1. Environment variables (`AWS_ACCESS_KEY_ID`, `AWS_SECRET_ACCESS_KEY`, `AWS_SESSION_TOKEN`)

2. Shared credentials file (`~/.aws/credentials`)

3. Shared config file (`~/.aws/config`) with profile support

4. EC2/ECS instance metadata service (IMDS)

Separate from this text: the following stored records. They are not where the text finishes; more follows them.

**src/rtl/pipe_ctrl_pkg.sv**
```systemverilog
// rtl/pipe_ctrl_pkg.sv - shared widths, stall masks, state encodings and timeout limit for pipe_ctrl
package pipe_ctrl_pkg;

  localparam int STALL_W    = 6;
  localparam int PC_W       = 32;
  localparam int BUSY_CNT_W = 6;

  // Saturating limit of the EX busy counter; reaching it raises busy_timeout.
  localparam logic [BUSY_CNT_W-1:0] BUSY_LIMIT = 6'd63;

  // Hold vector bits: 0 PC, 1 IF, 2 ID, 3 EX, 4 MEM, 5 WB.
  localparam logic [STALL_W-1:0] STALL_NONE = 6'b000000;
  localparam logic [STALL_W-1:0] STALL_ID   = 6'b000111;
  localparam logic [STALL_W-1:0] STALL_EX   = 6'b001111;

  typedef enum logic [1:0] {
    ST_RUN    = 2'd0,
    ST_EXBUSY = 2'd1,
    ST_FLUSH  = 2'd2
  } pipe_state_e;

endpackage

```
**src/rtl/pipe_ctrl_if.sv**
```systemverilog
// rtl/pipe_ctrl_if.sv - hazard request / pipeline control bundle between the pipeline and pipe_ctrl
// Requests : stallreq_id, stallreq_ex, ex_done, excp_req, excp_vec[31:0]
// Controls : stall[5:0], bubble_ex, flush, new_pc[31:0], busy_timeout
// master = pipeline side (raises requests), slave = pipe_ctrl (answers with controls)
interface pipe_ctrl_if;
  import pipe_ctrl_pkg::*;

  logic               stallreq_id;
  logic               stallreq_ex;
  logic               ex_done;
  logic               excp_req;
  logic [PC_W-1:0]    excp_vec;
  logic [STALL_W-1:0] stall;
  logic               bubble_ex;
  logic               flush;
  logic [PC_W-1:0]    new_pc;
  logic               busy_timeout;

  modport master (
    output stallreq_id, stallreq_ex, ex_done, excp_req, excp_vec,
    input  stall, bubble_ex, flush, new_pc, busy_timeout
  );

  modport slave (
    input  stallreq_id, stallreq_ex, ex_done, excp_req, excp_vec,
    output stall, bubble_ex, flush, new_pc, busy_timeout
  );

endinterface

```
**src/rtl/pipe_busy_timer.sv**
```systemverilog
// rtl/pipe_busy_timer.sv - cycle counter for time spent waiting on a multi-cycle EX operation
// clk, rst : clock, synchronous active-high reset
// clear    : force count to zero (held while not busy, so it restarts on each entry)
// enable   : advance count by one this cycle
// count    : cycles counted since the last clear
// expired  : count has reached BUSY_LIMIT
module pipe_busy_timer
  import pipe_ctrl_pkg::*;
(
  input  logic                  clk,
  input  logic                  rst,
  input  logic                  clear,
  input  logic                  enable,
  output logic [BUSY_CNT_W-1:0] count,
  output logic                  expired
);

  always_ff @(posedge clk) begin
    if (rst || clear) begin
      count <= '0;
    end else if (enable) begin
      count <= count + 1'b1;
    end
  end

  assign expired = (count == BUSY_LIMIT);

endmodule

```
**src/rtl/pipe_ctrl.sv**
```systemverilog
// rtl/pipe_ctrl.sv - pipeline hazard / exception controller (RUN, EXBUSY, FLUSH)
// clk, rst : clock, synchronous active-high reset
// pif      : pipe_ctrl_if.slave; requests in, stall/bubble_ex/flush/new_pc/busy_timeout out
// stall, bubble_ex and flush are combinational from the current state and inputs;
// new_pc and busy_timeout are registered.
module pipe_ctrl
  import pipe_ctrl_pkg::*;
(
  input  logic        clk,
  input  logic        rst,
  pipe_ctrl_if.slave  pif
);

  pipe_state_e           state_q;
  pipe_state_e           state_d;
  logic [STALL_W-1:0]    stall_c;
  logic                  bubble_c;
  logic                  flush_c;
  logic [PC_W-1:0]       new_pc_q;
  logic                  timeout_q;
  logic [BUSY_CNT_W-1:0] busy_cnt;
  logic                  busy_expired;
  logic                  in_exbusy;

  assign in_exbusy = (state_q == ST_EXBUSY);

  // Clearing whenever we are not busy means the count starts from zero on every
  // entry; enable stops at the limit so the counter saturates instead of wrapping.
  pipe_busy_timer u_busy_timer (
    .clk     (clk),
    .rst     (rst),
    .clear   (!in_exbusy),
    .enable  (in_exbusy && (busy_cnt != BUSY_LIMIT)),
    .count   (busy_cnt),
    .expired (busy_expired)
  );

  always_ff @(posedge clk) begin
    if (rst) begin
      state_q <= ST_RUN;
    end else begin
      state_q <= state_d;
    end
  end

  always_comb begin
    state_d  = state_q;
    stall_c  = STALL_NONE;
    bubble_c = 1'b0;
    flush_c  = 1'b0;

    case (state_q)
      ST_RUN: begin
        // EX start outranks the load-use hazard; ex_done is meaningless here.
        if (pif.stallreq_ex) begin
          stall_c = STALL_EX;
          state_d = ST_EXBUSY;
        end else if (pif.stallreq_id) begin
          stall_c  = STALL_ID;
          bubble_c = 1'b1;
        end
      end
      ST_EXBUSY: begin
        if (pif.ex_done) begin
          state_d = ST_RUN;
        end else begin
          stall_c = STALL_EX;
        end
      end
      ST_FLUSH: begin
        flush_c = 1'b1;
        state_d = ST_RUN;
      end
      default: begin
        state_d = ST_RUN;
      end
    endcase

    // An exception only changes where we go next; this cycle keeps the
    // outputs of the state being left.
    if (pif.excp_req) begin
      state_d = ST_FLUSH;
    end

    // Reset aborts everything, including a pending flush pulse.
    if (rst) begin
      state_d  = ST_RUN;
      stall_c  = STALL_NONE;
      bubble_c = 1'b0;
      flush_c  = 1'b0;
    end
  end

  always_ff @(posedge clk) begin
    if (rst) begin
      new_pc_q <= '0;
    end else if (pif.excp_req) begin
      new_pc_q <= pif.excp_vec;
    end
  end

  always_ff @(posedge clk) begin
    if (rst) begin
      timeout_q <= 1'b0;
    end else if (in_exbusy && busy_expired && !pif.ex_done) begin
      timeout_q <= 1'b1;
    end
  end

  assign pif.stall        = stall_c;
  assign pif.bubble_ex    = bubble_c;
  assign pif.flush        = flush_c;
  assign pif.new_pc       = new_pc_q;
  assign pif.busy_timeout = timeout_q;

endmodule

```
**src/flat_wrapper.sv**
```systemverilog
// flat-port wrapper written by rule: the top's interface ports become plain ports
module pipe_ctrl_flat import pipe_ctrl_pkg::*;
  (clk, rst, pif_stallreq_id, pif_stallreq_ex, pif_ex_done, pif_excp_req, pif_excp_vec, pif_stall, pif_bubble_ex, pif_flush, pif_new_pc, pif_busy_timeout);
  pipe_ctrl_if pif_i ();
  input  logic clk;
  input  logic rst;
  input wire logic [$bits(pif_i.stallreq_id)-1:0] pif_stallreq_id;
  input wire logic [$bits(pif_i.stallreq_ex)-1:0] pif_stallreq_ex;
  input wire logic [$bits(pif_i.ex_done)-1:0] pif_ex_done;
  input wire logic [$bits(pif_i.excp_req)-1:0] pif_excp_req;
  input wire logic [$bits(pif_i.excp_vec)-1:0] pif_excp_vec;
  output wire logic [$bits(pif_i.stall)-1:0] pif_stall;
  output wire logic [$bits(pif_i.bubble_ex)-1:0] pif_bubble_ex;
  output wire logic [$bits(pif_i.flush)-1:0] pif_flush;
  output wire logic [$bits(pif_i.new_pc)-1:0] pif_new_pc;
  output wire logic [$bits(pif_i.busy_timeout)-1:0] pif_busy_timeout;
  assign pif_i.stallreq_id = pif_stallreq_id;
  assign pif_i.stallreq_ex = pif_stallreq_ex;
  assign pif_i.ex_done = pif_ex_done;
  assign pif_i.excp_req = pif_excp_req;
  assign pif_i.excp_vec = pif_excp_vec;
  assign pif_stall = pif_i.stall;
  assign pif_bubble_ex = pif_i.bubble_ex;
  assign pif_flush = pif_i.flush;
  assign pif_new_pc = pif_i.new_pc;
  assign pif_busy_timeout = pif_i.busy_timeout;
  pipe_ctrl u_core (.clk(clk), .rst(rst), .pif(pif_i));
endmodule
```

5. SSO credentials when configured



### AWS Environment Variables



| Variable | Description |

|----------|-------------|

| `AWS_ACCESS_KEY_ID` | Access key ID |

| `AWS_SECRET_ACCESS_KEY` | Secret access key |

| `AWS_SESSION_TOKEN` | Session token for temporary credentials |

| `AWS_PROFILE` | Named profile to use |

| `AWS_REGION` | Default region |

| `AWS_CONFIG_FILE` | Path to config file (default: `~/.aws/config`) |

| `AWS_SHARED_CREDENTIALS_FILE` | Path to credentials file (default: `~/.aws/credentials`) |



## Requirements



- curl 8.5 or newer (required for `--aws-sigv4` flag; newer versions recommended as SigV4 bugs have been fixed in recent releases)

- Valid AWS credentials accessible via the SDK credential chain



## License



[GPL-3.0](LICENSE)